Своя комната | страница 24
Правда ли это, неизвестно, но верно то, что талантливая женщина в XVI веке наверняка сошла бы с ума, покончила с собой или доживала бы одна на окраине, то ли ведьма, то ли чародейка, всеобщее пугало и посмешище, и выдуманная мною биография сестры Шекспира только укрепляет в этом мнении. Не нужно быть психологом, чтобы понять, что одаренная поэтесса в то время была бы подвергнута остракизму окружающих и сходила бы с ума от внутренних противоречий, так что ей вряд ли удалось бы сохранить рассудок и здоровье. Чтобы добраться до Лондона, заявиться в театр, обратиться к главе труппы, девушке того времени пришлось бы совершить над собой настоящее насилие и пережить невероятные муки. Сейчас это кажется непонятным, ведь целомудрие – бессмысленный фетиш, но тогда ценился крайне высоко. В те времена (да и сейчас порой) ему придавалось религиозное значение, и понятие целомудрия было так переплетено с самой женской сутью, что требовалась огромная, редкая смелость, чтобы оборвать эти путы. Чтобы вести в Лондоне XVI века привольную жизнь поэта и драматурга, женщине пришлось бы ежедневно переживать такой стресс, какой мог бы убить ее. А если бы она выжила, из-под ее пера выходили бы искаженные, болезненные вещи, плоды больного разума. И уж конечно, она не подписывала бы свои работы, подумала я, глядя на полку, где не было ни одной женской пьесы. Она бы наверняка прибегла к этой защите.

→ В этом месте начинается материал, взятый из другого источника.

Background: an optimization exercise with open tools, aiming at small area, a short achievable clock period and few clock cycles. Do not read the settings as production practice. Where RTL was checked, it was by simulation tests only, not by an equivalence proof against the original. Power and IR drop assume default switching activity.

== the reference run ==
==> module simplecpu, before the edit <==
module simplecpu (
	input  logic        rst,
	input  logic        clk,
	output logic [9:0]  pc,
	input  logic [15:0] inst,
	output logic [7:0]  d_addr,
	output logic        d_wr,
	output logic [15:0] d_wdata,
	input  logic [15:0] d_rdata,
	output logic        halted);
	logic [9:0]   pc_q;
	logic         f_halt;             
	logic [255:0] regs;               
	logic [15:0]  valid;              
	logic [15:0]  nz;                 
	logic         r_we, r_st, r_halt;
	logic         r_mem, r_not, r_sub, r_dsel, r_loc;
	logic         r_afwd, r_bfwd;     
	logic [3:0]   r_wa;
	logic [15:0]  r_psel, r_qsel;     
	logic [7:0]   r_d;                
	logic         x_we, x_st, x_halt, x_cin;
	logic [3:0]   x_wa;
	logic [15:0]  x_a, x_b;
	logic [15:0]  sum;                
	logic         sum_zero;
	logic [3:0]  op, ra, pa;
	logic [7:0]  d;
	logic        is_jmp, is_jmz, is_halt, is_mem, is_st, is_dsel, is_azero, writes;
	logic        r_hit, x_hit, z_ra, stall, taken, hold, f_ok;
	logic [9:0]  pc_inc, pc_jmp;
	assign op = inst[15:12];
	assign ra = inst[11:8];
	assign d  = inst[7:0];
	assign is_halt  = op[3];
	assign is_jmp   = (op == 4'h7);
	assign is_jmz   = (op == 4'h5);
	assign is_st    = (op[2:0] == 3'h1);
	assign is_mem   = (op[2:0] == 3'h0) | (op[2:0] == 3'h6);                  
	assign is_dsel  = (op[2:0] == 3'h3) | is_st;                             
	assign is_azero = (op[2:0] == 3'h3) | is_mem;                            
	assign writes   = is_mem | (op[2:0] == 3'h2) | (op[2:0] == 3'h3) | (op[2:0] == 3'h4);
	assign pa       = is_st ? ra : inst[7:4];
	assign r_hit = r_we & (r_wa == ra);
	assign x_hit = x_we & (x_wa == ra);
	assign z_ra  = r_hit ? (r_d == 8'h00) : x_hit ? sum_zero : ~nz[ra];
	assign stall = (is_jmz & r_hit & ~r_loc) | (is_mem & r_st);
	assign taken = is_jmp | (is_jmz & z_ra);
	assign hold  = f_halt | is_halt | stall;
	assign f_ok  = ~f_halt & ~is_halt & ~stall;
	pcadd pcadd (.pc(pc_q), .d(d), .pc_inc(pc_inc), .pc_jmp(pc_jmp));
	always_ff @(posedge clk) begin
		if (rst) begin
			pc_q   <= '0;
			f_halt <= 1'b0;
		end else begin
			if (~hold) pc_q <= taken ? pc_jmp : pc_inc;
			if (is_halt) f_halt <= 1'b1;
		end
	end
	logic [15:0] valid_nxt;
	assign valid_nxt = valid | ({15'h0000, x_we} << x_wa);
	always_ff @(posedge clk) begin
		if (rst) begin
			r_we   <= 1'b0;
			r_st   <= 1'b0;
			r_halt <= 1'b0;
		end else begin
			r_we   <= f_ok & ~op[3] & writes;
			r_st   <= f_ok & (op == 4'h1);
			r_halt <= f_halt | is_halt;
		end
	end
	always_ff @(posedge clk) begin
		r_mem   <= is_mem;
		r_not   <= (op[2:0] == 3'h6);
		r_sub   <= (op[2:0] == 3'h4);
		r_loc   <= (op[2:0] == 3'h3);
		r_dsel  <= is_dsel;
		r_psel  <= is_azero ? 16'h0000 : (valid_nxt & (16'h0001 << pa));
		r_qsel  <= valid_nxt & (16'h0001 << inst[3:0]);
		r_wa    <= ra;
		r_d     <= d;
		r_afwd  <= r_we & (r_wa == pa) & ~is_azero;
		r_bfwd  <= r_we & (r_wa == inst[3:0]) & ~is_dsel & ~is_mem;
	end
	logic [7:0] d_addr_q;
	always_ff @(posedge clk)
		d_addr_q <= (r_st & ~rst) ? r_d : d;
	logic [15:0] p_rd, q_rd, a_nxt, b_nxt, b_rd;
	rdmux pmux (.regs(regs), .sel(r_psel), .o(p_rd));
	rdmux qmux (.regs(regs), .sel(r_qsel), .o(q_rd));
	assign b_rd = r_mem  ? ({16{r_not}} ^ d_rdata) :
	              r_dsel ? {8'h00, r_d} : ({16{r_sub}} ^ q_rd);
	mux16 amux (.s(r_afwd), .a(sum), .b(p_rd), .o(a_nxt));
	mux16 bmux (.s(r_bfwd), .a(sum ^ {16{r_sub}}), .b(b_rd), .o(b_nxt));
	always_ff @(posedge clk) begin
		if (rst) begin
			x_we   <= 1'b0;
			x_st   <= 1'b0;
			x_halt <= 1'b0;
		end else begin
			x_we   <= r_we;
			x_st   <= r_st;
			x_halt <= r_halt;
		end
	end
	always_ff @(posedge clk) begin
		x_cin <= r_sub | r_not;
		x_wa  <= r_wa;
		x_a   <= a_nxt;
		x_b   <= b_nxt;
	end
	addsub16 alu (.a(x_a), .bb(x_b), .sub(x_cin), .s(sum), .zero(sum_zero));
	always_ff @(posedge clk) begin
		if (rst) begin
			valid <= '0;
			nz    <= '0;
		end else if (x_we) begin
			valid[x_wa] <= 1'b1;
			nz[x_wa]    <= ~sum_zero;
		end
	end
	genvar g;
	generate
		for (g = 0; g < 16; g = g + 1) begin : rf
			always_ff @(posedge clk)
				if (x_we && x_wa == g) regs[16*g +: 16] <= sum;
		end
	endgenerate
	assign pc      = pc_q;
	assign d_addr  = d_addr_q;
	assign d_wr    = x_st;
	assign d_wdata = x_a;
	assign halted  = x_halt;
endmodule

Призраки целомудрия требовали от женщин анонимности вплоть до XIX века. Каррер Белл, Джордж Элиот, Жорж Санд – жертвы (судя по их работам) внутренней борьбы тщетно пытались прикрыться мужскими именами. Они отдавали дань традиции, если и не созданной, то оберегаемой противоположным полом (наивысшее величие женщины состоит в том, чтобы о ней не говорили, сказал Перикл – о котором, кстати, говорили довольно много). Согласно этой традиции, женская слава позорна. Анонимность у женщин в крови. Их по-прежнему одолевает желание скрыть лицо. Даже сейчас они не так озабочены славой, как мужчины, и спокойно пройдут мимо столба или камня, не желая непременно вырезать на нем свое имя, – в отличие от Альфа, Берта или Чеза, которых одолевают собственнические инстинкты, стоит пройти мимо хорошенькой женщине или даже собаке (Ce chien est a moi – эта собачка – моя). Разумеется, это может быть и не собака, думала я, вспоминая Парламентскую площадь, аллею Победы в Берлине и другие названия; это может быть земля или негр. Великое преимущество женщины кроется в том, что она может спокойно пройти мимо самой хорошенькой негритянки, не пожелав непременно сделать из нее достойную англичанку.